Edyth heard the ping of a telephone receiver being lifted off a cradle. She hesitated despite the threat.

‘If you don’t go away, the police will come and arrest you for disturbing the peace.’

Edyth picked up her overnight case and walked back down the lane to the church and Bute Street. She hadn’t thought the case heavy when she’d left home that morning, but now it seemed to weigh as much as her trunk. She stopped outside the church and looked up and down the street. Lamps pooled the darkness at intervals, but the areas in between were black and sinister.

The heat of the day still hung heavily in the air, and nothing moved, but she could hear a party of drunks belting out an unmelodic version of the sentimental Irish ballad, ‘I’ll Take You Home Again, Kathleen’. Live music was being played in the distance, the vibrant, toe-tapping tones of ‘Putting on the Ritz’.

She stood beneath the lamp in front of the church and dropped her case. The buildings around her were large and imposing, some with three and more storeys. A few of the windows on the upper floors had lace curtains and the drapes behind them were closed.

She imagined families sleeping in peaceful, orderly rooms, and wished she knew someone besides Peter in Tiger Bay.
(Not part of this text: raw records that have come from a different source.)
==> flow/design.v <==
module uart_rx
  #(parameter CLKS_PER_BIT = 104)
  (
   input        i_Clock,
   input        i_Rst,
   input        i_Rx_Serial,
   output reg [15:0] o_Rx_Byte,
  output reg square_wave,
  output reg pin1,
  output  reg pin2
  );
  parameter s_IDLE         = 3'b000;
  parameter s_RX_START_BIT = 3'b001;
  parameter s_RX_DATA_BITS = 3'b010;
  parameter s_RX_STOP_BIT  = 3'b011;
  parameter s_CLEANUP      = 3'b100;
  reg  [7:0] data_check;
  reg [7:0] first_8bit;
  reg [7:0] second_8bit;
  reg           r_Rx_Data_R;
  reg           r_Rx_Data;
  reg [15:0]     r_Clock_Count;
  reg [4:0]     r_Bit_Index;  
  reg [15:0]     r_Rx_Byte;
  reg [2:0]     r_SM_Main;
wire [60:0] distZ = 61'hFFFFFFFFFFFFFF;
reg [23:0] counter;
reg toggle;
reg toggle_n;
wire [23:0] store;
wire [15:0] distA;
reg [15:0] distB;
reg stop;
reg [15:0] rpm;
assign distA =40*distZ;
assign store = (rpm == 16'd0) ? 24'hFFFFFF : (18 * 100000)/ rpm;
  always @(posedge i_Clock)
    begin
    if (i_Rst)
    begin
      r_Rx_Data_R <= 1'b1;
      r_Rx_Data   <= 1'b1;
      o_Rx_Byte   <= 16'd0;
      rpm         <= 16'd0;
      counter     <= 24'd0;
      toggle      <= 1'b1;
      distB       <= 16'd0;
      stop        <= 1'b0;
      square_wave <= 1'b1;
      pin1        <= 1'b0;
      pin2        <= 1'b0;
    end
    else
    begin
      r_Rx_Data_R <= i_Rx_Serial;
      r_Rx_Data   <= i_Rx_Serial;
     o_Rx_Byte[15:8] <= second_8bit;
     o_Rx_Byte[7:0] <= first_8bit;
     rpm <= {second_8bit, first_8bit};
toggle_n = toggle;
if (stop==0)
begin
counter <= counter + 1;
if (counter >= store )
begin
toggle_n = ~toggle;
toggle <= toggle_n;
counter<=0;
if (second_8bit[7] == 0)
begin
pin1 <= 0;
pin2 <= 1;
end
else
begin
pin1 <= 1;
pin2 <= 0;
end
if (toggle_n==0)
begin
distB <= distB +1;
end
end
if (distB ==distA)
begin
stop <= 1;
end
else
begin
square_wave <= toggle_n;
end
end
end
end
always @(posedge i_Clock)
begin
    if (i_Rst)
    begin
      r_SM_Main     <= s_IDLE;
      r_Clock_Count <= 16'd0;
      r_Bit_Index   <= 5'd0;
      r_Rx_Byte     <= 16'd0;
      data_check    <= 8'h00;
      first_8bit    <= 8'h00;
      second_8bit   <= 8'h00;
    end
    else
      case (r_SM_Main)
        s_IDLE :
          begin
            r_Clock_Count <= 0;
            r_Bit_Index   <= 0;
            if (r_Rx_Data == 1'b0)           
              r_SM_Main <= s_RX_START_BIT;
            else
              r_SM_Main <= s_IDLE;
          end
        s_RX_START_BIT :
          begin
            if (r_Clock_Count == (CLKS_PER_BIT-1)/2)
              begin
                if (r_Rx_Data == 1'b0)
                  begin
                    r_Clock_Count <= 0;   
                    r_SM_Main     <= s_RX_DATA_BITS;
                  end
                else
                  r_SM_Main <= s_IDLE;
              end
            else
              begin
                r_Clock_Count <= r_Clock_Count + 1;
                r_SM_Main     <= s_RX_START_BIT;
              end
          end  
        s_RX_DATA_BITS :
          begin
            if (r_Clock_Count < CLKS_PER_BIT-1)
              begin
                r_Clock_Count <= r_Clock_Count + 1;
                r_SM_Main     <= s_RX_DATA_BITS;
              end
            else
              begin
                r_Clock_Count          <= 0;
                r_Rx_Byte[r_Bit_Index] <= r_Rx_Data;
                if (r_Bit_Index < 8)
                  begin
                    r_Bit_Index <= r_Bit_Index + 1;
                    r_SM_Main   <= s_RX_DATA_BITS;
                  end
                else
                  begin
						 if (data_check == 8'h01)
						 begin
                   first_8bit <= r_Rx_Byte[7:0];
						 data_check <= 8'h00;
						 end
						 if (data_check == 8'h00)
						 begin
					second_8bit <= r_Rx_Byte[7:0];
						 data_check <= 8'h01;
						 end
                    r_Bit_Index <= 0;
                    r_SM_Main   <= s_RX_STOP_BIT;
                  end
              end
          end  
        s_RX_STOP_BIT :
          begin
            if (r_Clock_Count < CLKS_PER_BIT-1)
              begin
                r_Clock_Count <= r_Clock_Count + 1;
                r_SM_Main     <= s_RX_STOP_BIT;
              end
            else
              begin
                r_Clock_Count <= 0;
                r_SM_Main     <= s_CLEANUP;
              end
          end  
        s_CLEANUP :
          begin
            r_SM_Main <= s_IDLE;
          end
        default :
          r_SM_Main <= s_IDLE;
      endcase
    end
endmodule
She could hardly go knocking on doors at this time of night to ask householders if they took in lodgers.

The music seemed to be coming from a large building opposite but the doors were closed and she wasn’t sure if her ears were playing tricks. Desperately hoping that a taxi would pass – and pick her up – she continued to stand, looking up and down the street, all the while willing Peter to appear. He had said in his letters that he had assumed all of Reverend Richards’s duties and the woman in the vicarage had told her he was at a sick bed.

How sick? Could he be at a deathbed? A deathbed vigil could last until dawn, and if there were relatives to comfort, Peter wouldn’t leave until his services were no longer required.
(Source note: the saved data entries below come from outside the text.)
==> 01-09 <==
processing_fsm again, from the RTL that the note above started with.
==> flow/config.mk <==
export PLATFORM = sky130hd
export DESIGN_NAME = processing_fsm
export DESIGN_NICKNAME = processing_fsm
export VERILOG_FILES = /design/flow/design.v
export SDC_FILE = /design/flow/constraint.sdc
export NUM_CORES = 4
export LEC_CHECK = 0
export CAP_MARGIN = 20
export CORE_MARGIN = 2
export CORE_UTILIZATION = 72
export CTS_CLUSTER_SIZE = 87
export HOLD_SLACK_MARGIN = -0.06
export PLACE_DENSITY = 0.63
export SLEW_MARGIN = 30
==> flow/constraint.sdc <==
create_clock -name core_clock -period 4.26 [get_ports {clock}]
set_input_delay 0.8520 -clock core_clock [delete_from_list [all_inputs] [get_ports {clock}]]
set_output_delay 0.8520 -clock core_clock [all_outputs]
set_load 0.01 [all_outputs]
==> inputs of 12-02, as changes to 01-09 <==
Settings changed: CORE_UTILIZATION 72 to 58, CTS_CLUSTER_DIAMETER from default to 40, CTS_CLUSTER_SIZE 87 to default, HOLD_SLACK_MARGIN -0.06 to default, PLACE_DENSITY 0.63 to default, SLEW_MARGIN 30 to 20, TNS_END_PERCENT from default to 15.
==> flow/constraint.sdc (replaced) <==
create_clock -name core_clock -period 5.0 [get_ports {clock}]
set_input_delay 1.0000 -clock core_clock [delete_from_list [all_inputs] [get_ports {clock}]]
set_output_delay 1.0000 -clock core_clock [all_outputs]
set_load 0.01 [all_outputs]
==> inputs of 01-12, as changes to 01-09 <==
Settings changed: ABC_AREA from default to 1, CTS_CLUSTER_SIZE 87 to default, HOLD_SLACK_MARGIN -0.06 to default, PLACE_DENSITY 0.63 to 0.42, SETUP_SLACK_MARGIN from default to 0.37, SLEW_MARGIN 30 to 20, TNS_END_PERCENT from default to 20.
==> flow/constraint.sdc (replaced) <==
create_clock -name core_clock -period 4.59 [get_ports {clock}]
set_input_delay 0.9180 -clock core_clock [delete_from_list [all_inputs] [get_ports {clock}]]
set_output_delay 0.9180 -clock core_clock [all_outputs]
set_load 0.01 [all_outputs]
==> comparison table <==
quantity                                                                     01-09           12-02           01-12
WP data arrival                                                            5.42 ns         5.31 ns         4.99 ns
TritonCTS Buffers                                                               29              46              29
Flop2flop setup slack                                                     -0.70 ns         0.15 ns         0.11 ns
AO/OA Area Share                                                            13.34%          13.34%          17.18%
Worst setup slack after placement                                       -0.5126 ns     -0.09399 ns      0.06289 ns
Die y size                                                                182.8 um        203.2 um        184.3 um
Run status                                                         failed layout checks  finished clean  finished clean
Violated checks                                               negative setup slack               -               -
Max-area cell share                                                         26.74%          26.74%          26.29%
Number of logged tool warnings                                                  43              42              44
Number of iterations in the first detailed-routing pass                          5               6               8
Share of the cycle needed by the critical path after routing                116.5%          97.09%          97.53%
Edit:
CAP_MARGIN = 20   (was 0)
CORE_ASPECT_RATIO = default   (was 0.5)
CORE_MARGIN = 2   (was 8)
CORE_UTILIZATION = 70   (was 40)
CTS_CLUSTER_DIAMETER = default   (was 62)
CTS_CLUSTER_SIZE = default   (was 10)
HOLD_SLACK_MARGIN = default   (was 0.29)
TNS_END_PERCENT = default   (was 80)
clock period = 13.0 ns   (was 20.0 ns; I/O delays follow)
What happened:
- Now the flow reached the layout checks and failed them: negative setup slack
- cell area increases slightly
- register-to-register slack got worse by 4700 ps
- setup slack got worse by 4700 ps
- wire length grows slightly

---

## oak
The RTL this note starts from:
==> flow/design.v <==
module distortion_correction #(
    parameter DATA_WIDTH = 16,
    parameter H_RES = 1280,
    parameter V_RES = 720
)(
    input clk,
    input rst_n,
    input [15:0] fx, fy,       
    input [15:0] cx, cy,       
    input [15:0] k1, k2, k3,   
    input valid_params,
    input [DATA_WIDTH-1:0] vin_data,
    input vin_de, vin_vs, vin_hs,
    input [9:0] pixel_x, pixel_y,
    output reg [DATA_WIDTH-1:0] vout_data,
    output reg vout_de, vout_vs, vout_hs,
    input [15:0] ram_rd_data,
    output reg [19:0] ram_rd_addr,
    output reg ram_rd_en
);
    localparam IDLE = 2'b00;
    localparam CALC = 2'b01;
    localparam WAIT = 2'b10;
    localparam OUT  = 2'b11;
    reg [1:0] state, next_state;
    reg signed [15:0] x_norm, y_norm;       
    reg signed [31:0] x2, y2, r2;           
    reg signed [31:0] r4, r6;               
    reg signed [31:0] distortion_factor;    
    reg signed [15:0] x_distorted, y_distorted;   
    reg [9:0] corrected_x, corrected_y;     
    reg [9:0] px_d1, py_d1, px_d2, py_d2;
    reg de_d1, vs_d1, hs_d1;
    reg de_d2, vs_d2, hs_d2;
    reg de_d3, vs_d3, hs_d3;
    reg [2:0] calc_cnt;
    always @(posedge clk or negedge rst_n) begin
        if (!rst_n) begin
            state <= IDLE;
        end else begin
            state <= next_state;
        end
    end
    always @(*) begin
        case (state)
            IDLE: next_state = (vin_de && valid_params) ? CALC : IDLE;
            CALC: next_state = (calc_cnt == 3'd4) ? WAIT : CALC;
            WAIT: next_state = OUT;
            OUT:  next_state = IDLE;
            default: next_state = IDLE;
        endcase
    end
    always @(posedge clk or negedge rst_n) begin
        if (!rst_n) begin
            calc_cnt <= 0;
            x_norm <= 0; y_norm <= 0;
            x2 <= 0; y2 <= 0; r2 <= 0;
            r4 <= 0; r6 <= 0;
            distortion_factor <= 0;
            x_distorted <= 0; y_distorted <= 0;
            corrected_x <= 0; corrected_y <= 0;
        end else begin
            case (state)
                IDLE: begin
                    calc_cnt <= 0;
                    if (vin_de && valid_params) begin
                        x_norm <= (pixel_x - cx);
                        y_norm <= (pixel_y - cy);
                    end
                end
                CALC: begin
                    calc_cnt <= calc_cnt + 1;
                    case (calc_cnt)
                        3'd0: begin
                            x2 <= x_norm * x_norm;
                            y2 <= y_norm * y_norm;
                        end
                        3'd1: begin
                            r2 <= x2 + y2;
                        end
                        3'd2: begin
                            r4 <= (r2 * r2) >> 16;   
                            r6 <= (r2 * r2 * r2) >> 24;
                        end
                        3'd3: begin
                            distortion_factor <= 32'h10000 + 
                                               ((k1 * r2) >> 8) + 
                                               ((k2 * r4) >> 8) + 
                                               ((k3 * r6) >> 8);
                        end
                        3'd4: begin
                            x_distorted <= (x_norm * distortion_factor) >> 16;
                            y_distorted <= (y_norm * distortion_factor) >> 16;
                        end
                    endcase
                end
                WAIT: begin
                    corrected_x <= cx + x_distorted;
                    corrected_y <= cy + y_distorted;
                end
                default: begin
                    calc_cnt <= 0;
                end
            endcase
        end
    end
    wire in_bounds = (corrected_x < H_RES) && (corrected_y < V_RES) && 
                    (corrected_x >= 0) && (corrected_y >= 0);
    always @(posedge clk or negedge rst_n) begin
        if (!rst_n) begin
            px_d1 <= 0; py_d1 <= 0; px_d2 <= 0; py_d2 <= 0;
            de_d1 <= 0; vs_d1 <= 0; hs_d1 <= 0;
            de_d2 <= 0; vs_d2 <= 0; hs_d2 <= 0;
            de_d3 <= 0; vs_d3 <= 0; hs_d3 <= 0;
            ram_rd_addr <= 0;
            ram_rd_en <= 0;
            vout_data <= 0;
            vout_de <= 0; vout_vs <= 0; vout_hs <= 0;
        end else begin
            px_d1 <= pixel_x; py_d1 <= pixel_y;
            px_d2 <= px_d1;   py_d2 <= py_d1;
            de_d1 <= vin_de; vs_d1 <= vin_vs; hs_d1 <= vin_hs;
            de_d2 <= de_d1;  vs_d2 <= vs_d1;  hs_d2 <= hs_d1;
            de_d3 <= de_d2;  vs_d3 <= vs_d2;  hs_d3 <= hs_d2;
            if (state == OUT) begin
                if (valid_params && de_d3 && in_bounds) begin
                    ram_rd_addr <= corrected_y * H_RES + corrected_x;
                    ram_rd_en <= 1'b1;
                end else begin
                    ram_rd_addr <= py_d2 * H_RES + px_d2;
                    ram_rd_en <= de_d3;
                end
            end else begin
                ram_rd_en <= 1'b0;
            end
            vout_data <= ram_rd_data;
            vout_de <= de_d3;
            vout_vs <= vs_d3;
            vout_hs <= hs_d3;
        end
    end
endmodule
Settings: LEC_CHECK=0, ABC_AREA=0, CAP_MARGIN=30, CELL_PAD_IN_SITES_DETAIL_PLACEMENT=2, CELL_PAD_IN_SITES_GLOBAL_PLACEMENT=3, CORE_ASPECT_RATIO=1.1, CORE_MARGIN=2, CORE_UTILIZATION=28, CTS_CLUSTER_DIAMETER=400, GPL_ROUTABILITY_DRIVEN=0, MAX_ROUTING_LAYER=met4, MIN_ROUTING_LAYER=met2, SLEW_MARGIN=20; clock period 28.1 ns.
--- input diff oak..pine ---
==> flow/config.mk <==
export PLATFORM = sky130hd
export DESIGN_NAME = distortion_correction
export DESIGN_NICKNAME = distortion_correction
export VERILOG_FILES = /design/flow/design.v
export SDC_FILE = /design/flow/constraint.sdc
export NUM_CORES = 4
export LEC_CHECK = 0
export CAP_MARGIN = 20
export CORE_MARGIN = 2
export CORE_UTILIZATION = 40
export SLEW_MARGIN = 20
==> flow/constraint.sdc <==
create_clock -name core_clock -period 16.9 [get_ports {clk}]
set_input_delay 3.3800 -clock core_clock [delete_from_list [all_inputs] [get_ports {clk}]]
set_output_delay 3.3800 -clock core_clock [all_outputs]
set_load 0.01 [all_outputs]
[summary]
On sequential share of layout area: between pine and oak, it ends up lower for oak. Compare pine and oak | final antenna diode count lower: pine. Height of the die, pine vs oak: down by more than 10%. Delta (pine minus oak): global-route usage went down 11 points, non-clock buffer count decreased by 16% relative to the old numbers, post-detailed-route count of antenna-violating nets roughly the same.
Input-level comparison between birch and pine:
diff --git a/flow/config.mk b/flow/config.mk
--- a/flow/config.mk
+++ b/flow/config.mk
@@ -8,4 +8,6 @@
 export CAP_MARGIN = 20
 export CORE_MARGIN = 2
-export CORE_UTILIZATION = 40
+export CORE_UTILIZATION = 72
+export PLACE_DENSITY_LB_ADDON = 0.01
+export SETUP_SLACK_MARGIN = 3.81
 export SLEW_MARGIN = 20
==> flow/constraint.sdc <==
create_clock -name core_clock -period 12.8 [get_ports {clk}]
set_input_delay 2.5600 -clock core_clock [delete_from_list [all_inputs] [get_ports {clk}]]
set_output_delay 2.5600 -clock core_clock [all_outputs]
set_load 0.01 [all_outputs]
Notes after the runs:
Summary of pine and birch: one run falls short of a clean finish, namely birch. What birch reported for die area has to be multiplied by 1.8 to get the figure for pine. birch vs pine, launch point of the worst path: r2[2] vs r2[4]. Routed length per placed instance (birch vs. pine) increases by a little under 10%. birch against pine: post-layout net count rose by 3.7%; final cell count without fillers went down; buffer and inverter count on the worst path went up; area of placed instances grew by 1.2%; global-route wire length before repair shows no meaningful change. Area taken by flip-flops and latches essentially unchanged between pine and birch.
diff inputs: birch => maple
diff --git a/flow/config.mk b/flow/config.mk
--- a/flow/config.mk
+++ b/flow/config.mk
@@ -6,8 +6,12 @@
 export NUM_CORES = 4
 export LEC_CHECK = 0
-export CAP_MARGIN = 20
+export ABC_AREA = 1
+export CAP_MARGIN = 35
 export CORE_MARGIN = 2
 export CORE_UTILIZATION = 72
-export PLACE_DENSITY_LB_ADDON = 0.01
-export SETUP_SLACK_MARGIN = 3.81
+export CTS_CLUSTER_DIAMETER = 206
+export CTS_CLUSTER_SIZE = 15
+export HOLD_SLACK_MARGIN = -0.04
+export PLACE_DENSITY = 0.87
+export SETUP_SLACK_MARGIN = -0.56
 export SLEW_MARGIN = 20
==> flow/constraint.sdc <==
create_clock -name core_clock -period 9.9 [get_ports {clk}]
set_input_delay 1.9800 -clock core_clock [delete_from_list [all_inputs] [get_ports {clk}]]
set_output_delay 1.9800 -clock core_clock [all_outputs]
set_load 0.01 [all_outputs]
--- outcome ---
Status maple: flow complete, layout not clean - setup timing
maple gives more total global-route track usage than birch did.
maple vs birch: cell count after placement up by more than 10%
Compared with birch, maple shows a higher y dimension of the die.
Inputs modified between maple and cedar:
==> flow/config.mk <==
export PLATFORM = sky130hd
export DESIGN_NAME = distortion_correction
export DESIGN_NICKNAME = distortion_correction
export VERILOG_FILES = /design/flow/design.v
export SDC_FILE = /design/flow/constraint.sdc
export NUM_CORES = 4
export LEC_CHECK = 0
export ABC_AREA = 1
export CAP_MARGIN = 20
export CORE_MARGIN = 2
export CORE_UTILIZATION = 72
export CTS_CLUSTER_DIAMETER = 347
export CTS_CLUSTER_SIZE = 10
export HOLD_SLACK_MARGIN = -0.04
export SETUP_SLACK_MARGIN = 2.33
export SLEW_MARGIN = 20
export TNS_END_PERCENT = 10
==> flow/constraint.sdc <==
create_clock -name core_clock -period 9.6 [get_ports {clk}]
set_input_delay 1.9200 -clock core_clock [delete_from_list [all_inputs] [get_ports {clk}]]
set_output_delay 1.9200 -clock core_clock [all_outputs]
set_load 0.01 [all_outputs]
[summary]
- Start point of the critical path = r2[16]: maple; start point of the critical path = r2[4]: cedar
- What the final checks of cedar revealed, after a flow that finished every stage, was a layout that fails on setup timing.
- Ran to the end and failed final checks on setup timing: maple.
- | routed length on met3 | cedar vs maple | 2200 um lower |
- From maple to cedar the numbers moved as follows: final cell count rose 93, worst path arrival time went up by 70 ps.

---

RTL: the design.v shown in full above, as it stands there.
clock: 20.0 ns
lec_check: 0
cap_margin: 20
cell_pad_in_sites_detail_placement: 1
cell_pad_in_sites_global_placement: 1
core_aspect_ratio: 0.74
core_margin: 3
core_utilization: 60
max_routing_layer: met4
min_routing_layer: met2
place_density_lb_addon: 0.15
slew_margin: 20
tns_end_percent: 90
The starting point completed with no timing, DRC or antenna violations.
module fp_adder (
    input wire clk,
    input wire rst_n,
    input wire [31:0] a,         
    input wire [31:0] b,         
    input wire start,            
    output reg [31:0] result,    
    output reg done              
);
    reg [31:0] a_reg, b_reg;    
    reg a_sign, b_sign;          
    reg [7:0] a_exp, b_exp;      
    reg [23:0] a_mant, b_mant;   
    reg [7:0] result_exp;        
    reg result_sign;             
    reg [24:0] result_mant;      
    reg [7:0] exp_diff;          
    localparam IDLE = 3'h0;       
    localparam UNPACK = 3'h1;     
    localparam ALIGN = 3'h2;      
    localparam ADD = 3'h3;        
    localparam NORMALIZE = 3'h4;  
    localparam PACK = 3'h5;       
    reg [2:0] state;
    always @(posedge clk or negedge rst_n) begin
        if (!rst_n) begin
            state <= IDLE;
            result <= 32'b0;
            done <= 1'b0;
        end else begin
            done <= 1'b0;   
            case (state)
                IDLE: begin
                    if (start) begin
                        a_reg <= a;   
                        b_reg <= b;
                        state <= UNPACK;
                    end
                end
                UNPACK: begin
                    a_sign <= a_reg[31];
                    a_exp <= a_reg[30:23];
                    a_mant <= {1'b1, a_reg[22:0]};   
                    b_sign <= b_reg[31];
                    b_exp <= b_reg[30:23];
                    b_mant <= {1'b1, b_reg[22:0]};   
                    state <= ALIGN;
                end
                ALIGN: begin
                    if (a_exp > b_exp) begin
                        exp_diff <= a_exp - b_exp;
                        b_mant <= ((a_exp - b_exp) > 24) ? 24'b0 : (b_mant >> (a_exp - b_exp));
                        result_exp <= a_exp;
                    end else begin
                        exp_diff <= b_exp - a_exp;
                        a_mant <= ((b_exp - a_exp) > 24) ? 24'b0 : (a_mant >> (b_exp - a_exp));
                        result_exp <= b_exp;
                    end
                    state <= ADD;
                end
                ADD: begin
                    if (a_sign == b_sign) begin
                        result_mant <= a_mant + b_mant;
                        result_sign <= a_sign;
                    end else begin
                        if (a_mant >= b_mant) begin
                            result_mant <= a_mant - b_mant;
                            result_sign <= a_sign;
                        end else begin
                            result_mant <= b_mant - a_mant;
                            result_sign <= b_sign;
                        end
                    end
                    state <= NORMALIZE;
                end
                NORMALIZE: begin
                    if (result_mant[24]) begin
                        result_mant <= result_mant >> 1;
                        result_exp <= result_exp + 1;
                        state <= PACK;
                    end else if (result_mant[23:0] != 0) begin
                        if (!result_mant[23]) begin
                            result_mant <= result_mant << 1;
                            result_exp <= result_exp - 1;
                        end else begin
                            state <= PACK;
                        end
                    end else begin
                        result_exp <= 8'b0;
                        state <= PACK;
                    end
                end
                PACK: begin
                    result <= {result_sign, result_exp, result_mant[22:0]};
                    done <= 1'b1;   
                    state <= IDLE;
                end
                default: state <= IDLE;   
            endcase
        end
    end
endmodule
==> flow/run.sh <==
#!/bin/bash
# the make line also repeats each setting of config.mk as NAME=value (left out here)
make -C /OpenROAD-flow-scripts/flow DESIGN_CONFIG=/design/flow/config.mk WORK_HOME=/design/flow/orfs CLKGATE_MAP_FILE= finish
==> flow/config.mk <==
export PLATFORM = sky130hd
export DESIGN_NAME = fp_arithmetic_sequence_generator
export DESIGN_NICKNAME = fp_arithmetic_sequence_generator
export VERILOG_FILES = /design/flow/design.v
export SDC_FILE = /design/flow/constraint.sdc
export NUM_CORES = 4
export LEC_CHECK = 0
export CAP_MARGIN = 20
export CORE_MARGIN = 2
export CORE_UTILIZATION = 68
export SLEW_MARGIN = 20
==> flow/constraint.sdc <==
create_clock -name core_clock -period 9.39 [get_ports {clk}]
set_input_delay 1.8780 -clock core_clock [delete_from_list [all_inputs] [get_ports {clk}]]
set_output_delay 1.8780 -clock core_clock [all_outputs]
set_load 0.01 [all_outputs]
Design money_clicker, start of the top module:
module money_clicker(clk, rst, key_data, key_valid, tick, money, asset, HEX0, HEX1, HEX2, HEX3, HEX4, HEX5);
	input clk;
	input rst;
	input [7:0] key_data;
	input key_valid;
	input tick;
	output [39:0] money;
	output [7:0] asset;
	output [6:0] HEX0, HEX1, HEX2, HEX3, HEX4, HEX5;
	wire [3:0] Millions;
	wire [3:0] HundredThousands;
	wire [3:0] TenThousands;
	wire [3:0] Thousands;
	wire [3:0] Hundreds;
	wire [3:0] Tens;
	wire [3:0] Ones;
	wire click, buy, upgradeClick, one, two, three, four, five, six, seven, eight;
	wire [7:0] prev_data;
	wire selection;
	binaryToBCD convert (money[39:0], Millions[3:0], HundredThousands[3:0], TenThousands[3:0], Thousands[3:0], Hundreds[3:0], Tens[3:0], Ones[3:0]);
	hexDecoder H0(Ones[3:0], HEX0);
	hexDecoder H1(Tens[3:0], HEX1);
	hexDecoder H2(Hundreds[3:0], HEX2);
	hexDecoder H3(Thousands[3:0], HEX3);
	hexDecoder H4(TenThousands[3:0], HEX4);
	hexDecoder H5(HundredThousands[3:0], HEX5);
	prevData prev(clk, rst, key_valid, key_data, prev_data);
	logicController control(clk, rst, key_data, key_valid, click, buy, one, two, three, four, five, six, seven, eight, selection, upgradeClick);
	logicDatapath datapath(clk, rst, tick, money, prev_data, asset, click, buy, upgradeClick, one, two, three, four, five, six, seven, eight);
endmodule
For scale: roughly 3400 cells after synthesis, ~150 flip-flops, roughly 100 I/O pins, roughly 21000 um2 of cells after synthesis.
make LEC_CHECK=0 ABC_AREA=1 CAP_MARGIN=35 CELL_PAD_IN_SITES_DETAIL_PLACEMENT=0 CELL_PAD_IN_SITES_GLOBAL_PLACEMENT=1 CORE_MARGIN=5 CORE_UTILIZATION=40 CTS_CLUSTER_DIAMETER=86 CTS_CLUSTER_SIZE=82 GPL_ROUTABILITY_DRIVEN=0 HOLD_SLACK_MARGIN=0.1 PLACE_DENSITY_LB_ADDON=0.27 SLEW_MARGIN=0 TNS_END_PERCENT=15 finish   # period 40.5 ns
run.sh (not shown) runs the stock make flow with config.mk's settings and CLKGATE_MAP_FILE=.
==> next run, changes <==
- CAP_MARGIN: 35 -> 20
- CELL_PAD_IN_SITES_DETAIL_PLACEMENT: 0 -> not set
- CELL_PAD_IN_SITES_GLOBAL_PLACEMENT: 1 -> not set
- CORE_MARGIN: 5 -> 2
- CORE_UTILIZATION: 40 -> 67
- CTS_CLUSTER_DIAMETER: 86 -> not set
- CTS_CLUSTER_SIZE: 82 -> 96
- GPL_ROUTABILITY_DRIVEN: 0 -> not set
- HOLD_SLACK_MARGIN: 0.1 -> not set
- PLACE_DENSITY_LB_ADDON: 0.27 -> not set
- SLEW_MARGIN: 0 -> 20
- TNS_END_PERCENT: 15 -> not set
- clock period: 40.5 -> 31.3 ns (I/O delays scaled with it)
Outcome: The new run ran to the end with no violations; cell area shrinks by 1.5%; area after synthesis does not change; clock-buffer cell count climbs by 2; non-clock buffer count falls by 2; wire length stays flat; first-iteration DRC count increases by 52%.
She glanced over her shoulder at the church. Surely, like all churches, it would be open and if it was, she could sit in a pew. Glad to have made a decision that required action she stooped to pick up her case.

‘What you doing on our patch?’ A thickset woman with improbably-dyed red hair loomed over her.

‘I …’ Edyth looked around. While she’d been debating what to do, the group of women she’d seen earlier had crossed the road and surrounded her. ‘I don’t understand.’ Intimidated, terrified, she retreated to the wall, only to have someone poke her painfully in the back.